Le 1er février, les services sanitaires du ministère de l'Agriculture indiquaient avoir retrouvé 795 kilos de viande avariée polonaise dans "neuf entreprises" agroalimentaires en France. L'affaire avait été révélée quelques jours plus tôt par la chaîne de télévision privée TVN24. Après la fermeture immédiate de l'abattoir au cœur du scandale, le traçage de la viande a permis de découvrir qu'elle avait notamment été exportée. Au total, 2,7 tonnes de viande provenant de cet abattage illégal avaient été exportées vers l'Allemagne, la Finlande, la Hongrie, l'Estonie, la Roumanie, la Suède, la France, l'Espagne, la Lettonie, la Lituanie, le Portugal, la Slovaquie et la République Tchèque, selon la Commission européenne. Ces pays cherchent maintenant à localiser cette viande pour en empêcher la consommation et la détruire.

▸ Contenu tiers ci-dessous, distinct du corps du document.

### config.mk
export PLATFORM = sky130hd
export DESIGN_NAME = ahrgb_color
export DESIGN_NICKNAME = d
export VERILOG_FILES = /design/src/sv/averaged_hue_to_rgb_led_mapper_macros.svh /design/src/sv/ahrgb_pkg.sv /design/src/sv/ahrgb_color.sv
export SDC_FILE = /design/constraint.sdc
export NUM_CORES = 2
export LEC_CHECK = 0
export BUFFER_PORTS_ARGS = -buffer_cell sky130_fd_sc_hd__buf_2
export CORE_ASPECT_RATIO = 0.6
export CORE_UTILIZATION = 44
export DETAILED_ROUTE_END_ITERATION = 8
export HOLD_SLACK_MARGIN = 0.15
export PLACE_DENSITY = 0.71
export SKIP_CTS_REPAIR_TIMING = 1
export SLEW_MARGIN = 0
export SYNTH_ARGS = -nofsm -noshare
export SYNTH_HDL_FRONTEND = slang
export SYNTH_SLANG_ARGS = --single-unit
### constraint.sdc
create_clock -name clock -period 15.84 [get_ports clock]
set_input_delay 3.168 -clock clock [delete_from_list [all_inputs] [get_ports clock]]
set_output_delay 3.168 -clock clock [all_outputs]
set_load 0.1 [all_outputs]
### src/sv/averaged_hue_to_rgb_led_mapper_macros.svh
// ----------------------------------------------------------------------------
// Averaged hue to RGB LED mapper: assertion macros
// Shared concurrent assertion forms used by the mapper's modules.
// ----------------------------------------------------------------------------
`ifndef AVERAGED_HUE_TO_RGB_LED_MAPPER_MACROS_SVH
`define AVERAGED_HUE_TO_RGB_LED_MAPPER_MACROS_SVH

// same-cycle implication
`define AHRGB_ASSERT_HOLDS(label, clk, rst, ante, cons, msg) \
   label: assert property (@(posedge clk) disable iff (rst) (ante) |-> (cons)) \
      else $error(msg);

// next-cycle implication
`define AHRGB_ASSERT_NEXT(label, clk, rst, ante, cons, msg) \
   label: assert property (@(posedge clk) disable iff (rst) (ante) |=> (cons)) \
      else $error(msg);

`endif

### src/sv/ahrgb_pkg.sv
// ----------------------------------------------------------------------------
// Averaged hue to RGB LED mapper: package
// Widths, color map edges, stage types and the divide-by-full-scale helper.
// ----------------------------------------------------------------------------
package ahrgb_pkg;

   localparam int WINDOW_DEPTH_DEFAULT = 1024;

   localparam int SAMPLE_W  = 12;
   localparam int VALUE_W   = 16;
   localparam int THRESH_W  = 17;
   localparam int RANDOM_W  = 32;
   localparam int PRODUCT_W = 32;

   localparam logic [VALUE_W-1:0]  GREEN_EDGE      = 16'd20160;
   localparam logic [VALUE_W-1:0]  BLUE_EDGE       = 16'd40320;
   localparam logic [VALUE_W-1:0]  RED_EDGE        = 16'd60480;
   localparam logic [VALUE_W-1:0]  WHITE_EDGE      = 16'd63000;
   localparam logic [VALUE_W-1:0]  FULL_SCALE      = 16'd65535;
   localparam logic [1:0]          FADE_GAIN       = 2'd3;
   localparam int                  SAMPLE_SHIFT    = 4;
   localparam logic [3:0]          BRIGHT_OFFSET   = 4'd15;
   localparam logic [THRESH_W-1:0] THRESHOLD_RESET = 17'd600;

   typedef struct packed {
      logic                valid;
      logic [VALUE_W-1:0]  hue_avg;
      logic [VALUE_W-1:0]  bright_avg;
      logic [RANDOM_W-1:0] random_word;
   } avg_stage_type;

   typedef struct packed {
      logic [VALUE_W-1:0]  red_duty;
      logic [VALUE_W-1:0]  green_duty;
      logic [VALUE_W-1:0]  blue_duty;
      logic                power_on;
      logic [RANDOM_W-1:0] random_word;
      logic [VALUE_W-1:0]  average_hue;
      logic [VALUE_W-1:0]  average_brightness;
   } result_type;

   // floor(x / 65535) for a 32-bit x, truncated to 16 bits
   function automatic logic [VALUE_W-1:0] div_full_scale(input logic [PRODUCT_W-1:0] x);
      logic [VALUE_W:0] y;
      logic [VALUE_W:0] t;
      logic             corr;
      logic [VALUE_W:0] q;
      y    = {1'b0, x[31:16]} + {1'b0, x[15:0]};
      t    = {1'b0, y[VALUE_W-1:0]} + {16'd0, y[VALUE_W]};
      corr = (t >= {1'b0, FULL_SCALE});
      q    = {1'b0, x[31:16]} + {16'd0, y[VALUE_W]} + {16'd0, corr};
      return q[VALUE_W-1:0];
   endfunction

endpackage

### src/sv/ahrgb_color.sv
// ----------------------------------------------------------------------------
// Averaged hue to RGB LED mapper: color map
// Piecewise hue map, brightness scaling and power flag, two register stages.
// ----------------------------------------------------------------------------
module ahrgb_color import ahrgb_pkg::*; (
   input  logic                clock,
   input  logic                reset,
   input  logic                advance,
   input  logic [THRESH_W-1:0] threshold,
   input  avg_stage_type       avg_in,
   output logic                out_valid,
   output result_type          out_result
);

   localparam int CH_RED   = 0;
   localparam int CH_GREEN = 1;
   localparam int CH_BLUE  = 2;
   localparam int CH_COUNT = 3;

   logic [VALUE_W-1:0] amt      [CH_COUNT];
   logic [VALUE_W-1:0] amt3     [CH_COUNT];
   logic               white;
   logic               power;

   logic                s2_valid_ff;
   logic [VALUE_W-1:0]  s2_amt3_ff [CH_COUNT];
   logic                s2_white_ff;
   logic                s2_power_ff;
   logic [VALUE_W-1:0]  s2_hue_ff;
   logic [VALUE_W-1:0]  s2_lum_ff;
   logic [RANDOM_W-1:0] s2_random_ff;

   logic                 s3_valid_ff;
   logic [PRODUCT_W-1:0] s3_prod_ff [CH_COUNT];
   logic                 s3_white_ff;
   logic                 s3_power_ff;
   logic [VALUE_W-1:0]   s3_hue_ff;
   logic [VALUE_W-1:0]   s3_lum_ff;
   logic [RANDOM_W-1:0]  s3_random_ff;

   always_comb begin
      for (int i = 0; i < CH_COUNT; i++) begin
         amt[i] = '0;
      end
      white = 1'b0;
      if (avg_in.hue_avg <= GREEN_EDGE) begin
         amt[CH_RED]   = GREEN_EDGE - avg_in.hue_avg;
         amt[CH_GREEN] = avg_in.hue_avg;
      end else if (avg_in.hue_avg <= BLUE_EDGE) begin
         amt[CH_GREEN] = BLUE_EDGE - avg_in.hue_avg;
         amt[CH_BLUE]  = avg_in.hue_avg - GREEN_EDGE;
      end else if (avg_in.hue_avg <= RED_EDGE) begin
         amt[CH_RED]   = avg_in.hue_avg - BLUE_EDGE;
         amt[CH_BLUE]  = RED_EDGE - avg_in.hue_avg;
      end else if (avg_in.hue_avg <= WHITE_EDGE) begin
         amt[CH_RED]   = GREEN_EDGE;
      end else begin
         white = 1'b1;
      end
      for (int i = 0; i < CH_COUNT; i++) begin
         amt3[i] = VALUE_W'(amt[i] * FADE_GAIN);
      end
      power = ({1'b0, avg_in.hue_avg} + {1'b0, avg_in.bright_avg}) >= threshold;
   end

   always_ff @(posedge clock) begin
      if (reset) begin
         s2_valid_ff <= 1'b0;
         s3_valid_ff <= 1'b0;
      end else if (advance) begin
         s2_valid_ff <= avg_in.valid;
         s3_valid_ff <= s2_valid_ff;
      end
   end

   always_ff @(posedge clock) begin
      if (advance) begin
         for (int i = 0; i < CH_COUNT; i++) begin
            s2_amt3_ff[i] <= amt3[i];
            s3_prod_ff[i] <= {16'd0, s2_amt3_ff[i]} * {16'd0, s2_lum_ff};
         end
         s2_white_ff  <= white;
         s2_power_ff  <= power;
         s2_hue_ff    <= avg_in.hue_avg;
         s2_lum_ff    <= avg_in.bright_avg;
         s2_random_ff <= avg_in.random_word;
         s3_white_ff  <= s2_white_ff;
         s3_power_ff  <= s2_power_ff;
         s3_hue_ff    <= s2_hue_ff;
         s3_lum_ff    <= s2_lum_ff;
         s3_random_ff <= s2_random_ff;
      end
   end

   assign out_valid = s3_valid_ff;

   always_comb begin
      out_result.red_duty           = s3_white_ff ? s3_lum_ff
                                                  : div_full_scale(s3_prod_ff[CH_RED]);
      out_result.green_duty         = s3_white_ff ? s3_lum_ff
                                                  : div_full_scale(s3_prod_ff[CH_GREEN]);
      out_result.blue_duty          = s3_white_ff ? s3_lum_ff
                                                  : div_full_scale(s3_prod_ff[CH_BLUE]);
      out_result.power_on           = s3_power_ff;
      out_result.random_word        = s3_random_ff;
      out_result.average_hue        = s3_hue_ff;
      out_result.average_brightness = s3_lum_ff;
   end

endmodule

A la suite de ce nouveau scandale, une équipe d'experts européens a entamé le 4 février sa mission en Pologne. "L'audit est mené ici, à l'Inspection générale vétérinaire. Dans les prochains jours, il sera poursuivi sur le terrain", pour s'achever vendredi (le 8 février, ndlr), a déclaré à la presse le chef des services vétérinaires polonais Pawel Niemczuk. Selon une porte-parole de la Commission européenne, Anca Paduraru, le rapport des inspecteurs sera prêt d'ici un mois.
Selon les associations des producteurs, la Pologne produit quelque 600 000 tonnes de bœuf et en exporte près de 500 000 tonnes, principalement vers l'Union européenne.